Other Parts Discussed in Thread: AM3352
We intend to build a custom board using the AM3352 processor, probably close to the BeagleBone board but without the HDMI output. We intend to use the Ethernet switch, SPI, serial interfaces, USB, and I2C interfaces.
I've got a BeagleBone Black board and the EVMSK board and I'm struggling to get them to boot the simplest examples let alone workout how to move forward on developing our own board.
I've read all about Yocto, Arago, and the TI SDK's, and I've run many of the builds and some work, generally the build succeeds but I can't get the build to boot on the board or in qemu, or some key feature, like the Ethernet doesn't work.
It all sounds great and it seems like I should be able to pick a direction but I'm really at a loss on what to do going forward.

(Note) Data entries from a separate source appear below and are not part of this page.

Source: an optimization exercise on an open RTL-to-GDS flow (aim: a short achievable clock period and few clock cycles). Production flows keep margins and buffers that such runs may drop.
In this exercise RTL edits were held to simulation tests only and were not proved equivalent to the original.

==> run a <==
// vm16_core
module vm16_core (
    input  wire        clk,
    input  wire        rst,         
    output reg         mem_req,
    output reg         mem_we,
    output reg  [15:0] mem_addr,
    output reg  [15:0] mem_wdata,
    input  wire [15:0] mem_rdata,
    input  wire        mem_ready,
    input  wire        in_valid,
    input  wire [7:0]  in_data,
    output reg         in_ready,
    output reg         out_valid,
    output reg  [7:0]  out_data,
    input  wire        out_ready,
    output reg         halted
);
    localparam [15:0] RESET_PC = 16'h3000;
    localparam CB = 5;               
    localparam NE = 1 << CB;         
    localparam TW = 16 - CB;         
    localparam DW = 14;              
    localparam P_BR = 0, P_ADD = 1, P_LD = 2, P_ST = 3, P_JSR = 4, P_JSRR = 5,
               P_AND = 6, P_LDR = 7, P_STR = 8, P_NOT = 9, P_LDI = 10,
               P_STI = 11, P_JMP = 12, P_LEA = 13;
    localparam M_EX   = 0,    
               M_IND  = 1,    
               M_GETC = 2,    
               M_OUT  = 3,    
               M_SRD  = 4,    
               M_SLO  = 5,    
               M_SHI  = 6,    
               M_INP  = 7,    
               M_INW  = 8,    
               M_INE  = 9,    
               M_HMSG = 10,   
               M_HLT  = 11;   
    localparam NM = 12;
  ...
clock: 8.0 ns
lec_check: 0
abc_clock_period_in_ps: 2500
cap_margin: 20
core_margin: 2
core_utilization: 25
place_density: 0.5
setup_slack_margin: 5
slew_margin: 20
run.sh (not shown) runs the stock make flow with config.mk's settings and CLKGATE_MAP_FILE= SYNTH_SCRIPT=/design/flow/synth_recipe.tcl, a recipe that flattens the netlist after the stock synthesis.
==> run b: changes against run a <==
--- a/flow/design.v
+++ b/flow/design.v
@@ -54,17 +54,21 @@
             predecode[P_NOT]  = w[15:12] == 4'h9;
             predecode[P_LDI]  = w[15:12] == 4'hA;
             predecode[P_STI]  = w[15:12] == 4'hB;
             predecode[P_JMP]  = w[15:12] == 4'hC;
             predecode[P_LEA]  = w[15:12] == 4'hE;
         end
     endfunction
-    function [15:0] reltgt(input [15:0] a1, input [15:0] w);
-        if (w[15:12] == 4'h4) reltgt = a1 + {{5{w[10]}}, w[10:0]};
-        else                  reltgt = a1 + {{7{w[8]}}, w[8:0]};
+    function [15:0] reltgt(input [15:0] a, input [15:0] w);
+        reg [16:0] s;
+        begin
+            if (w[15:12] == 4'h4) s = {a, 1'b1} + {{5{w[10]}}, w[10:0], 1'b1};
+            else                  s = {a, 1'b1} + {{7{w[8]}},  w[8:0],  1'b1};
+            reltgt = s[16:1];
+        end
     endfunction
     function [7:0] oh3(input [2:0] v);
         oh3 = 8'd1 << v;
     endfunction
     function [15:0] rsel(input [7:0] oh, input [127:0] r);
         integer q;
         begin
@@ -109,14 +113,15 @@
     reg          k_jf;         
     wire [2:0]  dr   = ir[11:9];
     wire [2:0]  sr1  = ir[8:6];
     wire [2:0]  sr2  = ir[2:0];
     wire [15:0] imm5 = {{11{ir[4]}}, ir[4:0]};
     wire [15:0] off6 = {{10{ir[5]}}, ir[5:0]};
     wire [15:0] rd    = mem_rdata;
+    wire [15:0] maddr_c = mem_addr;
     wire [15:0] mar1  = mem_addr + 16'd1;
     wire done     = mem_req & mem_ready;
     wire portfree = ~mem_req | mem_ready;           
     wire ld_fly   = mem_req & k_load;               
     wire [127:0] rfv = {regs[7], regs[6], regs[5], regs[4], regs[3], regs[2], regs[1], regs[0]};
     wire [15:0] sr1_val = rsel(s1_oh, rfv);
     wire [15:0] sr2_val = rsel(s2_oh, rfv);
@@ -170,24 +175,29 @@
     wire hit_t = (|mt) & ~(mem_we & (tgt == mem_addr));
     wire hit_f = (|mf) & ~(mem_we & (fa == mem_addr));
     wire pf_t  = k_fetch & (mem_addr == tgt);
     wire pf_f  = k_fetch & (mem_addr == fa);
     reg          jhit;
     reg [15:0]   j_ir, j_tgt;
     integer k;
+    reg [7:0] jmr;
+    integer r;
     always @(*) begin
         jhit  = 1'b0;
         j_ir  = 16'h0000;
         j_tgt = 16'h0000;
-        for (k = 0; k < NJ; k = k + 1)
-            if (jv[k] && jpc[k] == sr1_val) begin
+        for (k = 0; k < NJ; k = k + 1) begin
+            for (r = 0; r < 8; r = r + 1)
+                jmr[r] = (jpc[k] == regs[r]);
+            if (jv[k] && (jmr & s1_oh) != 8'h00) begin
                 jhit  = 1'b1;
                 j_ir  = j_ir  | jir[k];
                 j_tgt = j_tgt | jtgt[k];
             end
+        end
         if (mem_we)
             jhit = 1'b0;
     end
     wire        need_f = mode[M_EX] & (~iv | adv);
     wire [15:0] fpc    = take_rel ? tgt : (take_jmp ? sr1_val : fa);
     wire [15:0] fpc1   = take_rel ? tgt + 16'd1 : (take_jmp ? sr1_val + 16'd1 : fa + 16'd1);
     wire        hit    = take_rel ? hit_t : (take_jmp ? jhit : hit_f);
@@ -246,15 +256,15 @@
                 regs[ldr] <= rd;
                 cond      <= flags_of(rd);
             end
             if (done & k_jf) begin
                 jv[jrr]   <= 1'b1;
                 jpc[jrr]  <= mem_addr;
                 jir[jrr]  <= rd;
-                jtgt[jrr] <= reltgt(mar1, rd);
+                jtgt[jrr] <= reltgt(maddr_c, rd);
                 jrr       <= jrr + 2'd1;
             end
             if (need_f) begin
                 if (hit) begin
                     iv   <= 1'b1;
                     ir   <= c_ir;
                     s1_oh <= oh3(c_ir[8:6]);
@@ -268,15 +278,15 @@
                 end else if (pf & mem_ready) begin
                     iv    <= 1'b1;
                     ir    <= rd;
                     s1_oh <= oh3(rd[8:6]);
                     s2_oh <= oh3(rd[2:0]);
                     sd_oh <= oh3(rd[11:9]);
                     dec   <= predecode(rd);
-                    tgt   <= reltgt(mar1, rd);
+                    tgt   <= reltgt(maddr_c, rd);
                     ipc   <= mem_addr;
                     ipc1  <= mar1;
                     fa    <= mar1;
                     fillp <= 1'b1;
                     if (~x_mem & ~x_srd) begin
                         mem_req  <= 1'b1;
                         mem_we   <= 1'b0;
ABC_CLOCK_PERIOD_IN_PS = 1500   (was 2500)
CAP_MARGIN = 40   (was 20)
CELL_PAD_IN_SITES_DETAIL_PLACEMENT = 1   (was unset)
CELL_PAD_IN_SITES_GLOBAL_PLACEMENT = 2   (was unset)
SLEW_MARGIN = 40   (was 20)
==> results.toml <==
[logic_synthesis]
synth_adder_area_share_pct = 1.034
synth-xor-area-share_pct = 8.475

[final_layout]
multi_input_area_sq_um = 48810
drive_above_1_share_pct = 40.75
diodes = 6
buffers = 1317

[power_and_ir_drop]
combinationalPowerShare_pct = 7.9

[outcome]
status = "no timing/DRC/antenna violations"

[clock_tree]
clk_latency_ns = 0.94

[timing]
finalCritPeriodShare_pct = 54.50
-- figures above: run a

There are just to many options without enough step by step documentation beyond the simple examples.
The SDK seems very simplistic, basically a compiler and pre-built configured image without much facility for adding and removing things. Am I correct, or am I missing something?
We will probably want our own minimal Linux image so that would imply I want to create a custom BSP and layers using Arago or Yocto, but despite all the claims that it's easy and the quick start guides I'm still at loss on how to do this. The guides all seem to stop at the point where you build the standard out of the box images and don't really go into customizing things. It really seems like the docs stop after the simple pre-configured examples and then pick up again with the really really detailed stuff, sort of skipping the really useful stuff in between. Furthermore the learning curve for BitBake, OE, Yocto, Poky, and Arago is huge and every time I dive in and try to work things out I get lost and I feel like I've gone down the wrong path.
I've developed software for other TI processors on custom boards and I don't think I've ever had so much trouble picking a direction.
I'd really appreciate any insights on how I should be approaching this.